For example, imagine a flaky test example that checks if a user can log into your application:
function testUserLogin() {
// Navigate to login page
// Enter credentials
// Click login button
// Assert user is logged in
}
If this test sometimes succeeds and sometimes fails without any changes to the application code or test script, you’ve got yourself a flaky test.
The impact is huge. Developers start ignoring failures because “it’s probably just that flaky test again.” The CI/CD pipeline becomes unreliable. Release confidence drops. And suddenly, everyone’s spending more time investigating false alarms than building new features.
In the worst cases, teams start disabling tests altogether, defeating the entire purpose of automated testing. That’s why understanding and addressing test flakiness is essential for maintaining healthy development.
Characteristics of Flaky Tests
You know a flaky test when you see one, but they don’t all fail for the same reasons. Each type of flakiness has its own telltale signs, and recognising these patterns is the first step to actually fixing them instead of just re-running until they magically pass. Here are the usual suspects:
- Inconsistent results: The most obvious sign is that they pass and fail randomly when run against the same code.

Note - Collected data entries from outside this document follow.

==> v13 <==
==> flow/design.v <==
module matrix_mul(
    input wire clk,
    input wire reset,
    input wire start,
    input wire [8:0][7:0] matrix_a,
    input wire [8:0][7:0] matrix_b,
    output reg [8:0][15:0] result,
    output reg done
);
reg [3:0] state;
reg [3:0] i, j, k;
reg [15:0] sum;
localparam IDLE = 4'd0, MULTIPLY = 4'd1, DONE = 4'd2;
always @(posedge clk or posedge reset) begin
    if (reset) begin
        state <= IDLE;
        done <= 0;
        i <= 0;
        j <= 0;
        k <= 0;
        sum <= 0;
    end else begin
        case (state)
            IDLE: begin
                if (start) begin
                    state <= MULTIPLY;
                    i <= 0;
                    j <= 0;
                    k <= 0;
                    sum <= 0;
                    done <= 0;
                end
            end
            MULTIPLY: begin
                if (k == 3) begin
                    result[i*3 + j] <= sum;
                    sum <= 0;
                    k <= 0;
                    if (j == 2) begin
                        j <= 0;
                        if (i == 2) begin
                            state <= DONE;
                        end else begin
                            i <= i + 1;
                        end
                    end else begin
                        j <= j + 1;
                    end
                end else begin
                    sum <= sum + matrix_a[i*3 + k] * matrix_b[k*3 + j];
                    k <= k + 1;
                end
            end
            DONE: begin
                done <= 1;
                state <= IDLE;
            end
        endcase
    end
end
endmodule
==> flow/run.sh <==
#!/bin/bash
# the make line also repeats each setting of config.mk as NAME=value (left out here)
make -C /OpenROAD-flow-scripts/flow DESIGN_CONFIG=/design/flow/config.mk WORK_HOME=/design/flow/orfs CLKGATE_MAP_FILE= finish
==> flow/config.mk <==
export PLATFORM = sky130hd
export DESIGN_NAME = matrix_mul
export DESIGN_NICKNAME = matrix_mul
export VERILOG_FILES = /design/flow/design.v
export SDC_FILE = /design/flow/constraint.sdc
export NUM_CORES = 4
export LEC_CHECK = 0
export ABC_AREA = 1
export CAP_MARGIN = 20
export CORE_ASPECT_RATIO = 0.69
export CORE_MARGIN = 2
export CORE_UTILIZATION = 72
export CTS_CLUSTER_DIAMETER = 393
export CTS_CLUSTER_SIZE = 98
export PLACE_DENSITY = 0.6
export SLEW_MARGIN = 20
==> flow/constraint.sdc <==
create_clock -name core_clock -period 6.9 [get_ports {clk}]
set_input_delay 1.3800 -clock core_clock [delete_from_list [all_inputs] [get_ports {clk}]]
set_output_delay 1.3800 -clock core_clock [all_outputs]
set_load 0.01 [all_outputs]
==> v29: changes against v13 <==
ABC_AREA = unset   (was 1)
CORE_ASPECT_RATIO = unset   (was 0.69)
CORE_UTILIZATION = 68   (was 72)
CTS_CLUSTER_DIAMETER = 180   (was 393)
CTS_CLUSTER_SIZE = 37   (was 98)
TNS_END_PERCENT = 5   (was unset)
==> flow/constraint.sdc (replaced) <==
create_clock -name core_clock -period 6.76 [get_ports {clk}]
set_input_delay 1.3520 -clock core_clock [delete_from_list [all_inputs] [get_ports {clk}]]
set_output_delay 1.3520 -clock core_clock [all_outputs]
set_load 0.01 [all_outputs]
==> notes <==
- Between v13 and v29, the lower area after synthesis is in v29 (gap about 4.4%, measured against v29).
- Of v29 and v13, v29 has the higher die size (gap about 1.3%, measured against v13).
- v29 completed, yet does not pass: setup timing. v13 died in 5_1_grt.
- Against v29, the synthesized cell count of v13 is larger by 51%.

- Environment sensitivity: They’re often highly dependent on specific conditions like timing, system resources, or network connectivity.
- Order dependency: They pass when run alone but fail when run as part of a test suite (or vice versa).

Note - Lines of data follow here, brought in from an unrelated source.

==> trial 24: inputs <==
==> flow/design.v (excerpt) <==
module a_filter_reference_32x11(
    input [31:0] x_in,
    input clk,
    input [5:0] reset,
    output [31:0] y_out);
Settings: LEC_CHECK=0, CAP_MARGIN=20, CORE_MARGIN=2, CORE_UTILIZATION=72, CTS_CLUSTER_DIAMETER=222, MAX_ROUTING_LAYER=met4, PLACE_DENSITY_LB_ADDON=0.01, SETUP_SLACK_MARGIN=-0.42, SLEW_MARGIN=20; clock period 7.46 ns.
run.sh (not shown) runs the stock make flow with config.mk's settings and CLKGATE_MAP_FILE=.
==> inputs of build 94, as changes to trial 24 <==
ABC_AREA = 1   (was not set)
CTS_CLUSTER_DIAMETER = not set   (was 222)
CTS_CLUSTER_SIZE = 90   (was not set)
PLACE_DENSITY = 0.67   (was not set)
PLACE_DENSITY_LB_ADDON = not set   (was 0.01)
SETUP_SLACK_MARGIN = 1.93   (was -0.42)
==> inputs of build 67, as changes to trial 24 <==
CAP_MARGIN = 40   (was 20)
CORE_UTILIZATION = 70   (was 72)
CTS_CLUSTER_DIAMETER = 201   (was 222)
CTS_CLUSTER_SIZE = 41   (was not set)
MAX_ROUTING_LAYER = not set   (was met4)
PLACE_DENSITY_LB_ADDON = 0.02   (was 0.01)
SETUP_SLACK_MARGIN = not set   (was -0.42)
==> flow/constraint.sdc (replaced) <==
create_clock -name core_clock -period 4.37 [get_ports {clk}]
set_input_delay 0.8740 -clock core_clock [delete_from_list [all_inputs] [get_ports {clk}]]
set_output_delay 0.8740 -clock core_clock [all_outputs]
set_load 0.01 [all_outputs]
==> summary of the runs <==
Trial 24 reached the layout checks and failed them: setup timing. Build 94 stopped in 5_1_grt with ODB-0269. Build 67 never finished: it broke off in 5_1_grt. Against build 67, the synthesized cell count of build 94 is larger by 35%. The lowest die area belongs to trial 24, the highest to build 94. Synthesized area is the same in build 67 and trial 24.

* * *

==> cedar: inputs <==
Starting RTL as in the previous note.
Settings: LEC_CHECK=0, CAP_MARGIN=20, CORE_MARGIN=2, CORE_UTILIZATION=40, SETUP_SLACK_MARGIN=2.51, SLEW_MARGIN=20; clock period 8.86 ns.
==> lagoon: changes against cedar <==
--- a/flow/config.mk
+++ b/flow/config.mk
@@ -7,6 +7,5 @@
 export LEC_CHECK = 0
 export CAP_MARGIN = 20
 export CORE_MARGIN = 2
-export CORE_UTILIZATION = 40
-export SETUP_SLACK_MARGIN = 2.51
+export CORE_UTILIZATION = 59
 export SLEW_MARGIN = 20
==> flow/constraint.sdc (replaced) <==
create_clock -name core_clock -period 4.37 [get_ports {clk}]
set_input_delay 0.8740 -clock core_clock [delete_from_list [all_inputs] [get_ports {clk}]]
set_output_delay 0.8740 -clock core_clock [all_outputs]
set_load 0.01 [all_outputs]
==> qor summary <==
quantity                                                                  cedar           lagoon
GR met1 Demand/Resource                                                   0.207            0.366
Average vias per placed instance                                           4.86             5.24
Antenna violations before repair                                              1                2
Critical path buffer and inverter count                                       5                8
Result of the run                              no timing/DRC/antenna violations  failed layout checks
Reasons for failing layout checks                                             -     setup timing
Fraction of area in non-clock buffers                                    0.0326            0.166
Placed inst area                                                    59,300 um^2      72,000 um^2
Pre-CTS setup slack                                                    0.479 ns         -2.91 ns
Largest stage delay, worst path                                         0.51 ns          0.53 ns
Total Neg Setup Slack                                                      0 ns       -577.44 ns
CP arrival                                                              6.75 ns          6.66 ns
Fin worst setup slack                                                  0.339 ns         -3.16 ns
Total met2 wirelength after detailed routing                          65,100 um        84,300 um
Max Clock Skew                                                        0.0333 ns        0.0289 ns
Fraction of the core area covered by cells at the end of the flow         0.490            0.864
Count of tool warnings                                                      129              131

* * *

==> v35 <==
a_filter_reference_32x11 again, from the RTL that the note above started with.
clock: 8.38 ns
lec_check: 0
cap_margin: 20
core_margin: 2
core_utilization: 72
cts_cluster_size: 72
place_density_lb_addon: 0.0
setup_slack_margin: 2.47
slew_margin: 20
==> inputs of v36, as changes to v35 <==
Settings changed: ABC_AREA set to 1, CORE_ASPECT_RATIO set to 0.91, CTS_CLUSTER_SIZE 72 to not set, PLACE_DENSITY set to 0.39, PLACE_DENSITY_LB_ADDON 0.0 to not set, SETUP_SLACK_MARGIN 2.47 to not set.
==> flow/constraint.sdc (replaced) <==
create_clock -name core_clock -period 8.54 [get_ports {clk}]
set_input_delay 1.7080 -clock core_clock [delete_from_list [all_inputs] [get_ports {clk}]]
set_output_delay 1.7080 -clock core_clock [all_outputs]
set_load 0.01 [all_outputs]
==> inputs of v2, as changes to v35 <==
Settings changed: CTS_CLUSTER_DIAMETER set to 307, CTS_CLUSTER_SIZE 72 to 95, PLACE_DENSITY set to 0.38, PLACE_DENSITY_LB_ADDON 0.0 to not set, SETUP_SLACK_MARGIN 2.47 to not set, TNS_END_PERCENT set to 5.
==> flow/constraint.sdc (replaced) <==
create_clock -name core_clock -period 3.64 [get_ports {clk}]
set_input_delay 0.7280 -clock core_clock [delete_from_list [all_inputs] [get_ports {clk}]]
set_output_delay 0.7280 -clock core_clock [all_outputs]
set_load 0.01 [all_outputs]
==> inputs of v6, as changes to v35 <==
Settings changed: CTS_CLUSTER_SIZE 72 to not set, SETUP_SLACK_MARGIN 2.47 to not set.
==> qor summary <==
item                                                                                             v36                            v6                         v2                           v35
Final worst clock skew                                                                    0.03564 ns                    0.03471 ns                          -                    0.02922 ns
Layout filler cell count                                                                        6302                          5132                          -                          3665
Floorplan die area                                                                         90300 µm²                     79070 µm²                  79070 µm²                     79070 µm²
Hold Path Origin                                                         sixth_stage.Samples_in1[31]    fifth_stage.Samples_in1[7]                          -  second_stage.Samples_in1[28]
Core area                                                                                  86990 µm²                     75950 µm²                  75950 µm²                     75950 µm²
Number of distinct standard cells referenced by the synthesized netlist                           66                            76                         76                            76
Drt pass-1 iters                                                                                  10                             5                          -                             9
Post-Synthesis Cell Area                                                                   63300 µm²                     55320 µm²                  55320 µm²                     55320 µm²
Run status                                                          no timing/DRC/antenna violations    complete, but fails checks  aborted with a tool error    complete, but fails checks
Last stage reached                                                                                 -                             -                    5_1_grt                             -
Layout check failures                                                                              -          negative setup slack                          -          negative setup slack
Number of nets in the layout                                                                   10270                          8139                          -                          8238
Total non-filler cell area in the finished layout                                          68080 µm²                     61080 µm²                          -                     66790 µm²
Post-Route M1 WL                                                                            80.62 mm                      48.09 mm                          -                      56.37 mm
Clock tree from TritonCTS                                                                       done                          done                          -                          done
Metal2 WL                                                                                   84.94 mm                      61.01 mm                          -                      81.29 mm
H-tree depth reported by CTS                                                                       2                             2                          1                             3
Complex Gates by Area                                                                         9.973%                        11.13%                     11.13%                        11.13%
DP Cell Count                                                                                   9755                          7488                       8789                          7387
RR Endpoint                                                              third_stage.Samples_in1[31]  second_stage.Samples_out[28]                          -   third_stage.Samples_in1[28]
Biggest cell delay along the critical path                                                   0.54 ns                       0.56 ns                          -                       0.51 ns
Dominant cell area share                                                                      22.30%                        25.51%                     25.51%                        25.51%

- Resource competition: They fight with other tests for shared resources, causing unpredictable outcomes.
- Time sensitivity: They rely on specific timing conditions or make assumptions about how quickly operations complete.
- Hidden state: They depend on a state that isn’t reset properly between test runs.
- Race conditions: They assume sequential execution, where parallel processes might be happening.
- Excessive complexity: They’re often far more complex than necessary, increasing the chances of inconsistency.
These characteristics make flaky tests particularly hard to debug since they don’t fail consistently. You can’t rely on the usual debugging approach of “reproduce, isolate, fix” because reproduction itself is hit-or-miss.
The real challenge with flaky tests isn’t just that they fail unpredictably. They also mask genuine issues. When your team starts dismissing test failures as “probably just flakiness,” you’ve entered dangerous territory where actual bugs could be hiding in plain sight. Effective flaky test detection becomes essential in this scenario.
What Causes Flaky Tests?
Once you can spot flaky tests, the next question is why they’re acting up in the first place. Most flaky tests fall into predictable categories of bad behaviour, and knowing which type you’re dealing with makes the fix much clearer:
- Asynchronous operations: Tests that don’t properly handle asynchronous code, like waiting for AJAX calls to complete or animations to finish.
- Race conditions: When two or more operations compete for resources or depend on a specific execution order that isn’t guaranteed.
// Example of potential race condition
createUser();
// Test immediately tries to check if user exists without ensuring creation completed
expect(userExists()).toBe(true);
- Time dependencies: Tests that rely on specific timing or make assumptions about execution speed.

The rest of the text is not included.